**Your goal:** Find how many lines in this data contain the string "global". Respond with only that number.

-- Listed entries follows --

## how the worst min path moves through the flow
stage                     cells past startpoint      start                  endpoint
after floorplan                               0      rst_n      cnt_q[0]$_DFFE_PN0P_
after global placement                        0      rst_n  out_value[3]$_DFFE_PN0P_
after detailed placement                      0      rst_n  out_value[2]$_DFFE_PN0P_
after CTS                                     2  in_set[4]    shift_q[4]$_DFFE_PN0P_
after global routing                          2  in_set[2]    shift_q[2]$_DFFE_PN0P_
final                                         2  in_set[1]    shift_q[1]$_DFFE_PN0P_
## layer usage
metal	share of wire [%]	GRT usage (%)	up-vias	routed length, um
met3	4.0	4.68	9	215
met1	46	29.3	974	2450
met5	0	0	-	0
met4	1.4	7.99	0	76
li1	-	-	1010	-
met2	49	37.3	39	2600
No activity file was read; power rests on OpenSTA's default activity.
**config.mk**
```make
export PLATFORM = sky130hd
export DESIGN_NAME = fetch_unit
export DESIGN_NICKNAME = d
export VERILOG_FILES = /design/src/rtl/fetch_unit.sv
export SDC_FILE = /design/constraint.sdc
export NUM_CORES = 1
export LEC_CHECK = 0
export CORE_ASPECT_RATIO = 0.7
export CORE_MARGIN = 8
export CORE_UTILIZATION = 51
export DETAILED_ROUTE_END_ITERATION = 8
export PLACE_DENSITY = 0.79
export RECOVER_POWER = 25
export SETUP_SLACK_MARGIN = 0.1
export SYNTH_ARGS = -nofsm -noshare
export SYNTH_HDL_FRONTEND = slang
export SYNTH_SLANG_ARGS = --single-unit
```
**constraint.sdc**
```tcl
create_clock -name clk -period 11.8 [get_ports clk]
set_input_delay 2.95 -clock clk [delete_from_list [all_inputs] [get_ports clk]]
set_output_delay 2.95 -clock clk [all_outputs]
set_load 0.005 [all_outputs]
```
## src/rtl/udma_hyper_ch_arbiter.sv

```systemverilog
// -----------------------------------------------------------------------------
// udma_hyper_ch_arbiter
//
// Shares one HyperBus PHY / transaction engine among NB_CH uDMA hyper
// channels. Requests are served round-robin. A grant is held for the whole
// transaction, from the PHY start handshake to the PHY done pulse. After each
// transaction, a programmable read/write recovery gap is inserted before the
// next transaction can start.
//
// Optional feature (compile-time macro HYPER_ARB_TIMEOUT_EN):
//   A 32-bit watchdog aborts a transaction that stays in BUSY for
//   TIMEOUT_CYCLES cycles without phy_done_i. When the macro is not defined,
//   timeout_o is tied low and BUSY waits for done indefinitely.
//
// Parameters
//   NB_CH           number of requesting channels (>= 2)
//   ID_W            grant index width, $clog2(NB_CH)
//   TIMEOUT_CYCLES  watchdog limit in BUSY (used only with HYPER_ARB_TIMEOUT_EN)
//
// Ports
//   clk_i                        in   clock
//   rst_i                        in   synchronous reset, active-high
//   req_i[NB_CH]                 in   level request per channel
//   gnt_o[NB_CH]                 out  one-hot grant
//   gnt_id_o[ID_W]               out  index of the granted channel
//   phy_valid_o                  out  transaction start request to the PHY
//   phy_ready_i                  in   PHY accepts the start request
//   phy_done_i                   in   PHY finished the transaction (1-cycle pulse)
//   cfg_t_read_write_recovery_i  in   recovery gap in cycles
//   busy_vec_o[NB_CH]            out  per-channel busy flag
//   timeout_o                    out  1-cycle pulse on watchdog abort
//
// All outputs are registered.
// -----------------------------------------------------------------------------
module udma_hyper_ch_arbiter #(
    parameter int NB_CH          = 2,
    parameter int ID_W           = $clog2(NB_CH),
    parameter int TIMEOUT_CYCLES = 1024
) (
    input  logic             clk_i,
    input  logic             rst_i,
    input  logic [NB_CH-1:0] req_i,
    output logic [NB_CH-1:0] gnt_o,
    output logic [ID_W-1:0]  gnt_id_o,
    output logic             phy_valid_o,
    input  logic             phy_ready_i,
    input  logic             phy_done_i,
    input  logic [31:0]      cfg_t_read_write_recovery_i,
    output logic [NB_CH-1:0] busy_vec_o,
    output logic             timeout_o
);

    typedef enum logic [1:0] {
        IDLE,
        ISSUE,
        BUSY,
        RECOV
    } state_t;

    state_t           state, state_n;
    logic [NB_CH-1:0] gnt_n;
    logic [NB_CH-1:0] busy_n;
    logic [ID_W-1:0]  gnt_id_n;
    logic             phy_valid_n;
    logic [ID_W-1:0]  ptr, ptr_n;       // last channel that started a transaction
    logic [31:0]      cnt, cnt_n;       // recovery countdown
    logic             release_grant;

    // Round-robin winner search
    logic [ID_W-1:0]  win_id;
    logic             win_found;
    logic [ID_W-1:0]  idx;

`ifdef HYPER_ARB_TIMEOUT_EN
    logic [31:0]      wdog, wdog_n;
    logic             timeout_q, timeout_n;
`endif

    // -------------------------------------------------------------------------
    // Winner: first requesting channel scanning upward from ptr+1, modulo NB_CH.
    // The pointer alone orders simultaneous requests, so after channel NB_CH-1
    // wins, channel 0 has top priority.
    // -------------------------------------------------------------------------
    always_comb begin
        // NOTE: every variable written here gets a default first so that no
        // path leaves it unassigned, which would otherwise infer a latch.
        win_found = 1'b0;
        win_id    = '0;
        idx       = '0;
        for (int i = 1; i <= NB_CH; i++) begin
            idx = ID_W'((int'(ptr) + i) % NB_CH);
            if (!win_found && req_i[idx]) begin
                win_found = 1'b1;
                win_id    = idx;
            end
        end
    end

    // -------------------------------------------------------------------------
    // Next-state and next-output logic
    // -------------------------------------------------------------------------
    always_comb begin
        state_n       = state;
        gnt_n         = gnt_o;
        gnt_id_n      = gnt_id_o;
        phy_valid_n   = phy_valid_o;
        busy_n        = busy_vec_o;
        ptr_n         = ptr;
        cnt_n         = cnt;
        release_grant = 1'b0;
`ifdef HYPER_ARB_TIMEOUT_EN
        wdog_n        = wdog;
        timeout_n     = 1'b0;
`endif

        case (state)
            IDLE: begin
                if (win_found) begin
                    gnt_n       = NB_CH'(1) << win_id;
                    busy_n      = NB_CH'(1) << win_id;
                    gnt_id_n    = win_id;
                    phy_valid_n = 1'b1;
                    state_n     = ISSUE;
                end
            end

            // Grant is committed: a requester dropping req_i here does not
            // withdraw it. The pointer only moves once the PHY has accepted.
            ISSUE: begin
                if (phy_ready_i) begin
                    phy_valid_n = 1'b0;
                    ptr_n       = gnt_id_o;
                    state_n     = BUSY;
`ifdef HYPER_ARB_TIMEOUT_EN
                    wdog_n      = '0;
`endif
                end
            end

            // phy_done_i is only looked at here; stray pulses elsewhere are ignored.
            BUSY: begin
                if (phy_done_i) begin
                    release_grant = 1'b1;
`ifdef HYPER_ARB_TIMEOUT_EN
                end else if (wdog == 32'(TIMEOUT_CYCLES - 1)) begin
                    // Expiry on the TIMEOUT_CYCLES-th BUSY cycle; done has priority.
                    release_grant = 1'b1;
                    timeout_n     = 1'b1;
                end else begin
                    wdog_n        = wdog + 32'd1;
`endif
                end

                if (release_grant) begin
                    gnt_n   = '0;
                    busy_n  = '0;
                    cnt_n   = cfg_t_read_write_recovery_i;
                    state_n = (cfg_t_read_write_recovery_i == 32'd0) ? IDLE : RECOV;
                end
            end

            // RECOV lasts exactly cnt cycles. Requests wait until IDLE.
            RECOV: begin
                if (cnt != 32'd0) begin
                    cnt_n = cnt - 32'd1;
                end
                if (cnt <= 32'd1) begin
                    state_n = IDLE;
                end
            end

            default: begin
                state_n = IDLE;
            end
        endcase
    end

    // -------------------------------------------------------------------------
    // State and output registers
    // -------------------------------------------------------------------------
    always_ff @(posedge clk_i) begin
        // NOTE: non-blocking assignments so every register samples the values
        // from before this edge, independent of statement order.
        if (rst_i) begin
            state       <= IDLE;
            gnt_o       <= '0;
            gnt_id_o    <= '0;
            phy_valid_o <= 1'b0;
            busy_vec_o  <= '0;
            ptr         <= ID_W'(NB_CH - 1);
            cnt         <= '0;
`ifdef HYPER_ARB_TIMEOUT_EN
            wdog        <= '0;
            timeout_q   <= 1'b0;
`endif
        end else begin
            state       <= state_n;
            gnt_o       <= gnt_n;
            gnt_id_o    <= gnt_id_n;
            phy_valid_o <= phy_valid_n;
            busy_vec_o  <= busy_n;
            ptr         <= ptr_n;
            cnt         <= cnt_n;
`ifdef HYPER_ARB_TIMEOUT_EN
            wdog        <= wdog_n;
            timeout_q   <= timeout_n;
`endif
        end
    end

`ifdef HYPER_ARB_TIMEOUT_EN
    assign timeout_o = timeout_q;
`else
    assign timeout_o = 1'b0;
`endif

endmodule
```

-- Listed entries concluded --

**Solution to this task:** 2